The empirical data for this chapter are drawn from a larger project investigating the importance of the Illawarra Escarpment in the lives of people living in Wollongong, New South Wales, Australia. The project used diaries, walk-alongs, home-visits and a form of ethnographic narrative analysis to offer insights about the relationship between the imaginary, travel and homemaking. The Illawarra Escarpment is comprised of a line of cliffs of Hawkesbury Sandstone that runs for over 100 kilometers almost parallel with the coastline from Stanwell Park in the north, to Nowra in the south (see Figure 4.1). For people living in metropolitan Wollongong, the Escarpment is a highly visible, iconic feature, rising almost vertically to a height of 400 metres. The Escarpment is also the western boundary of the metropolitan area. Historically, urban encroachment onto the Escarpment was limited by a combination of distance from metropolitan centres, restricted access, geological instability, as well as large coal mining leases. More recently, the declaration of biodiversity conservation zoning measures to ‘protect’ the Escarpment as habitat has limited urban development. The escarpment is part of Dharawal country that includes the Wadi Wadi, Korawal, Elouera, Jerrungarugh and Tharawal clans. Aboriginal knowledge of escarpment places is forged by the stories and songs of the Alcheringa . The Aboriginal cultural significance of escarpment places is neither obviously marked to the non-Aboriginal eye nor incorporated into management plans. Some non-Aboriginal residents may be familiar with how the Alcheringa provides insights to the law and spirit of the country. However, only a person with kinship ties to country can gain full knowledge of the cultural significance and protocols prescribing normative behaviour of escarpment places (Berndt and Berndt 1988).

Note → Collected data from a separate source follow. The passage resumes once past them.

### src/rtl/nibble_serial_adder_ctrl_pkg.sv
// ============================================================================
// Module   : nibble_serial_adder_ctrl_pkg
// Purpose  : Shared types and constants for the nibble-serial adder sequencer.
// Revision : 1.0 - initial release
// ============================================================================
`default_nettype none

package nibble_serial_adder_ctrl_pkg;

    localparam int NIBBLE_W = 4;

    typedef enum logic [1:0] {
        ST_IDLE = 2'd0,
        ST_RUN  = 2'd1,
        ST_DONE = 2'd2
    } state_t;

    // Index counter must be at least one bit, even for a single-nibble operand.
    function automatic int idx_width(input int nibbles);
        return (nibbles > 1) ? $clog2(nibbles) : 1;
    endfunction

endpackage

`default_nettype wire

### src/rtl/nibble_serial_adder_ctrl_add4_carry.sv
// ============================================================================
// Module   : add4_carry
// Purpose  : Combinational 4-bit ripple adder with carry-in; sum[4] is carry-out.
// Revision : 1.0 - initial release
// ============================================================================
`default_nettype none

module add4_carry
    import nibble_serial_adder_ctrl_pkg::*;
(
    input  logic [NIBBLE_W-1:0] a,
    input  logic [NIBBLE_W-1:0] b,
    input  logic                cin,
    output logic [NIBBLE_W:0]   sum
);

    logic [NIBBLE_W:0] w_carry;

    assign w_carry[0] = cin;

    for (genvar i = 0; i < NIBBLE_W; i++) begin : g_bit
        assign sum[i]       = a[i] ^ b[i] ^ w_carry[i];
        assign w_carry[i+1] = (a[i] & b[i]) | (a[i] & w_carry[i]) | (b[i] & w_carry[i]);
    end

    assign sum[NIBBLE_W] = w_carry[NIBBLE_W];

endmodule

`default_nettype wire

### src/rtl/nibble_serial_adder_ctrl.sv
// ============================================================================
// Module   : nibble_serial_adder_ctrl
// Purpose  : Adds two wide operands one nibble per cycle, LSB first, with a
//            registered carry and valid/ready handshakes on both sides.
// Revision : 1.0 - initial release
// ============================================================================
`default_nettype none

module nibble_serial_adder_ctrl
    import nibble_serial_adder_ctrl_pkg::*;
#(
    parameter int NIBBLES = 4
) (
    input  logic [1:0]             clock_reset,
    input  logic [4*NIBBLES-1:0]   a_data,
    input  logic [4*NIBBLES-1:0]   b_data,
    input  logic                   in_valid,
    output logic                   in_ready,
    output logic [4*NIBBLES:0]     out_data,
    output logic                   out_valid,
    input  logic                   out_ready
);

    localparam int W     = NIBBLE_W * NIBBLES;
    localparam int IDX_W = idx_width(NIBBLES);
    localparam logic [IDX_W-1:0] C_LAST_IDX = IDX_W'(NIBBLES - 1);

    logic clk;
    logic rst;

    assign clk = clock_reset[0];
    assign rst = clock_reset[1];

    state_t           state_q,     state_d;
    logic [W-1:0]     a_q,         a_d;
    logic [W-1:0]     b_q,         b_d;
    logic [W:0]       result_q,    result_d;
    logic             carry_q,     carry_d;
    logic [IDX_W-1:0] idx_q,       idx_d;
    logic             out_valid_q, out_valid_d;

    logic [NIBBLE_W-1:0] w_nib_a;
    logic [NIBBLE_W-1:0] w_nib_b;
    logic [NIBBLE_W:0]   w_nib_sum;

    assign w_nib_a = a_q[int'(idx_q) * NIBBLE_W +: NIBBLE_W];
    assign w_nib_b = b_q[int'(idx_q) * NIBBLE_W +: NIBBLE_W];

    add4_carry u_add4_carry (
        .a   (w_nib_a),
        .b   (w_nib_b),
        .cin (carry_q),
        .sum (w_nib_sum)
    );

    always_comb begin
        state_d     = state_q;
        a_d         = a_q;
        b_d         = b_q;
        result_d    = result_q;
        carry_d     = carry_q;
        idx_d       = idx_q;
        out_valid_d = out_valid_q;

        case (state_q)
            ST_IDLE: begin
                if (in_valid) begin
                    a_d      = a_data;
                    b_d      = b_data;
                    carry_d  = 1'b0;
                    idx_d    = '0;
                    result_d = '0;
                    state_d  = ST_RUN;
                end
            end
            ST_RUN: begin
                result_d[int'(idx_q) * NIBBLE_W +: NIBBLE_W] = w_nib_sum[NIBBLE_W-1:0];
                carry_d = w_nib_sum[NIBBLE_W];
                if (idx_q == C_LAST_IDX) begin
                    result_d[W] = w_nib_sum[NIBBLE_W];
                    out_valid_d = 1'b1;
                    state_d     = ST_DONE;
                end else begin
                    idx_d = idx_q + IDX_W'(1);
                end
            end
            ST_DONE: begin
                // New pairs are only taken from IDLE, so in_valid is not looked at here.
                if (out_ready) begin
                    out_valid_d = 1'b0;
                    state_d     = ST_IDLE;
                end
            end
            default: begin
                out_valid_d = 1'b0;
                state_d     = ST_IDLE;
            end
        endcase
    end

    always_ff @(posedge clk or posedge rst) begin
        if (rst) begin
            state_q     <= ST_IDLE;
            a_q         <= '0;
            b_q         <= '0;
            result_q    <= '0;
            carry_q     <= 1'b0;
            idx_q       <= '0;
            out_valid_q <= 1'b0;
        end else begin
            state_q     <= state_d;
            a_q         <= a_d;
            b_q         <= b_d;
            result_q    <= result_d;
            carry_q     <= carry_d;
            idx_q       <= idx_d;
            out_valid_q <= out_valid_d;
        end
    end

    assign in_ready  = (state_q == ST_IDLE);
    assign out_valid = out_valid_q;
    assign out_data  = result_q;

endmodule

`default_nettype wire
### config.mk
export PLATFORM = sky130hd
export DESIGN_NAME = nibble_serial_adder_ctrl
export DESIGN_NICKNAME = d
export VERILOG_FILES = /design/src/rtl/nibble_serial_adder_ctrl_pkg.sv /design/src/rtl/nibble_serial_adder_ctrl_add4_carry.sv /design/src/rtl/nibble_serial_adder_ctrl.sv
export SDC_FILE = /design/constraint.sdc
export NUM_CORES = 1
export LEC_CHECK = 0
export BUFFER_PORTS_ARGS = -buffer_cell sky130_fd_sc_hd__buf_4
export CORE_ASPECT_RATIO = 0.5
export CORE_MARGIN = 1
export CORE_UTILIZATION = 40
export DETAILED_ROUTE_END_ITERATION = 6
export SYNTH_ARGS = -nofsm -noshare
export SYNTH_HDL_FRONTEND = slang
export SYNTH_SLANG_ARGS = --single-unit
### constraint.sdc
create_clock -name clock_reset -period 2.8 [get_ports clock_reset]
set_clock_uncertainty 0.05 [all_clocks]
set_input_delay 0.56 -clock clock_reset [delete_from_list [all_inputs] [get_ports clock_reset]]
set_output_delay 0.56 -clock clock_reset [all_outputs]
set_load 0.01 [all_outputs]
==> out/summary.txt <==
GLOBAL ROUTE
--------------------------------------------------------------------------------
Overflow left after global routing                                             0
Number of antenna violations at the first check in global routing              0
Number of global-route vias before repair                                  2,305
Overall Global Routing Usage                                               19.1%
Largest net degree at the start of global routing                             34
First-pass GRT wire length                                               9.34 mm

CRITICAL PATH
--------------------------------------------------------------------------------
Chain of cells forming the critical path                            mux4_2, fa_2, inv_1, fa_2, fa_2, fa_2, o22ai_1
Worst Setup Start Kind                                                 flip-flop
Crit path launch                                                        idx_q[0]
Largest fanout on the critical path                                            6
Most prevalent standard cell on the critical path                           fa_2
Delay of the slowest cell on the worst path                               600 ps
RR Startpoint                                                           idx_q[0]
Worst path arrival time                                                  2780 ps
Endpoint kind of the worst setup timing path                           flip-flop
Critical-path cell with the highest stage delay                             fa_2
WS Path Type                                                          reg -> reg
Critical Path RT                                                         2910 ps

FLOORPLAN
--------------------------------------------------------------------------------
Cell row count                                                                20
Die area                                                               6750 um^2
Total core area                                                        6130 um^2
Ports placed on the boundary                                                  55
Effective utilization at floorplan                                         41.8%
Overall die width                                                         115 um
Die Y-Extent                                                             58.6 um

TIMING
--------------------------------------------------------------------------------
Time the final worst path needs with I/O delays and setup                2680 ps
Share of the cycle needed by the critical path after routing               95.5%
Worst slew pin tran                                                       481 ps
Number of slew-limit violations in the final report                            0
Worst hold slack                                                          429 ps
Worst relative slew slack                                                  68.0%
Final-report hold violation count                                              0
Setup WS post-layout                                                      125 ps
Maximum achievable frequency                                             374 MHz
Final setup viols                                                              0

DETAILED ROUTING
--------------------------------------------------------------------------------
WL per Instance                                                          14.3 um
Iteration-0 DRC count of the detailed router                                  82
Routed vias/inst                                                            4.89
Length of the first detailed-routing pass in iterations                        4
Routed Antenna Nets                                                            0
Detailed Route WL                                                        5.72 mm
DR DRC count                                                                   0
Overall via count from detail_route                                        1,956

SYNTH
--------------------------------------------------------------------------------
Post-synthesis cell type with the largest combined area                  dfrtp_1
Average cell area after synthesis                                      13.6 um^2
Register area share after synthesis                                        53.7%
Unique cell type count in the Yosys netlist                                   31
Yosys warning count                                                            0
Number of flops mapped to enable cells by yosys                                0
Yosys top cell area share                                                  53.7%
Mapped Nets                                                                  233
Largest cells by area after synthesis                               dfrtp_1, mux2_2, mux4_2
Top_reg_cell synth                                                       dfrtp_1
Leading cell type by number of instances after synthesis                 dfrtp_1
Cell types with the highest counts after synthesis                  dfrtp_1, mux2_2, inv_1
Ys async rst share                                                          100%
Number of synthesized register bits                                           55
Cell count after synthesis                                                   189
Summed instance area of the synthesized netlist                        2560 um^2

FINISH
--------------------------------------------------------------------------------
Area of the multi-input gates                                          1050 um^2
Layout area overhead                                                       41.0%
Number of diodes                                                               0
Register area                                                          1380 um^2
Filler cell count in the final layout                                        502
Layout cells sized above 1                                                 39.7%
Final net count                                                              352

CLOCK NETWORK
--------------------------------------------------------------------------------
Worst-Skew Late Latency                                                   290 ps
Clock transition at the registers of the reported paths                    70 ps
CTS Hold Bufs                                                                  0
CTS tree                                                                    done

PLACE
--------------------------------------------------------------------------------
RePlAce Congestion                                                         0.814
Placed wire-length estimate after detailed placement                     3.74 mm
Post-place setup slack                                                   7.07 ps
Port-buffer cells                                                             53

POWER AND IR DROP
--------------------------------------------------------------------------------
Power density of the placed cells                                   1420 nW/um^2
Static power due to leakage                                           0.00184 uW
Highest ir drop seen on vdd                                             0.591 mV

RUN
--------------------------------------------------------------------------------
# Max-Cap Violations                                                           0

WORST HOLD PATH
--------------------------------------------------------------------------------
Worst min-delay path category                                          in -> reg
HP Start                                                              a_data[12]

OUTCOME
--------------------------------------------------------------------------------
Result of the run                                                      completed

==> kinds of logic (layout without fill, tap and decap cells) <==
family | count (synthesis) | after routing | synth area share [%]
AOI/OAI and AO/OA | 31 | 31 | 8.20
DFF | 55 | 55 | 53.7
muxes | 41 | 41 | 21.5
adders and majority gates | 8 | 8 | 5.08
and+or+nand+nor | 22 | 22 | 5.47
buffers and inverters | 32 | 155 | 6.05
==> state kept, by name, summed over array words and instances, names as in the netlist <==
| signal | count |
|---|---|
| idx_q | 2 |
| b_q | 16 |
| a_q | 16 |
| out_valid | 1 |
| carry_q | 1 |
| out_data | 17 |
| state_q | 2 |
==> per-stage QoR <==
step                      power [uW]  instance area (um^2)  instances  TNS, ps  utilization, %
after floorplan                 2880                  2560        189        0               -
after global placement          3470                  3060        329        0            49.8
after detailed placement        3520                  3060        329        0            49.8
after CTS                       5160                  3590        399        0            58.6
after global routing            5610                  3610        400    -3.39            59.0
final                           5140                  3610        400        0            59.0
==> path summary, 6_finish.rpt <==
path	cells past startpoint	slack, ps	to
hold reg to reg	1	450	b_q[9]
setup / recovery	7	120	out_data[7]
setup reg to reg	7	120	out_data[7]
hold / removal	2	430	a_q[12]
max in group asynchronous	3	1490	idx_q[0]
min in group asynchronous	3	1100	a_q[13]
==> timing repair <==
action | 4_1_cts | 5_1_grt
cloned | 0 | 0
setup endpoints to repair | 2 | 4
buffers inserted | 0 | 1
gates resized for setup | 1 | 5
pin swaps | 0 | 1
==> routing by layer <==
| layer | share of wire [%] | track usage [%] | vias to the layer above |
|---|---|---|---|
| li1 | - | - | 924 |
| met1 | 46 | 21.3 | 965 |
| met2 | 47 | 25.2 | 60 |
| met3 | 5.7 | 11.4 | 7 |
| met4 | 1.1 | 18.4 | 0 |
| met5 | 0 | 0 | - |
==> where the power goes <==
part           internal, uW  leakage (uW)  switching [uW]
logic                  1090      0.000707             976
registers              1020      0.000682             271
clock network           897      0.000454             887
==> cell type report <==
type                       instances  area share (%)
tap                               88            3.05
clock inverter                    59            7.48
multi-input combinational        102            29.0
clock buffer                      12            7.41
inverter                          24            2.49
sequential                        55            38.1
timing repair buffer              60            12.5
==> cell usage in the layout (no fill, tap or decap), types with 2 or more instances in the layout <==
cell type,count
o22ai_1,13
nand3_1,4
ha_1,4
o21ai_0,2
mux2_1,2
o2bb2ai_1,3
nand2_1,5
mux2_2,31
inv_1,79
fa_2,4
buf_4,60
clkbuf_16,10
dfrtp_1,54
nor2_1,5
a21oi_1,4
a22o_1,3
clkinv_4,2
nand2b_1,2
mux4_2,8
==> worst max-delay path, delay by kind of cell (launching register included) <==
family / cells / cell delay [ps]
adders and majority gates: 4 / 1490
DFF: 1 / 460
muxes: 1 / 380
AOI/OAI and AO/OA: 1 / 100
buffers and inverters: 1 / 50
Power figures use the tool's default switching activity.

The chapter unfolds as follows. We begin by providing a conceptual framework to explore the intersection between the imaginary, travel and homemaking. Drawing on a feminist, post-structural ontology, bodies and spaces are mutually constitutive in our conceptualization of the imaginary. The concept of the imaginary which we are employing is therefore not one in which ‘invented’ worlds are contrasted to ‘real’ worlds. Imagined worlds are not conceptualized as inner, perceived, mental images that are projected onto a neutral, physical world. There is no neutral, objective world to which we can gain access. What exists in the world for us requires ‘the body’. In this chapter, to know something by imagination is to exist in a particular embodied relationship to one’s context or social space. This, in turn, has important implications for one’s ability to act, as well as one’s capacity to be acted upon. Next, we outline a justification for why Wollongong, and the northern Illawarra in particular, provides an interesting case study, and one relevant to investigating tourism as the extraordinary everyday. We then outline our methods. Finally, we explore how one participant, Janet, came to imagine the Illawarra Escarpment as simultaneously home and elsewhere. This tension between imagining the Illawarra Escarpment as home and elsewhere we argue is the outcome of embodied relationships of everyday walks and returning from travelling beyond the Illawarra.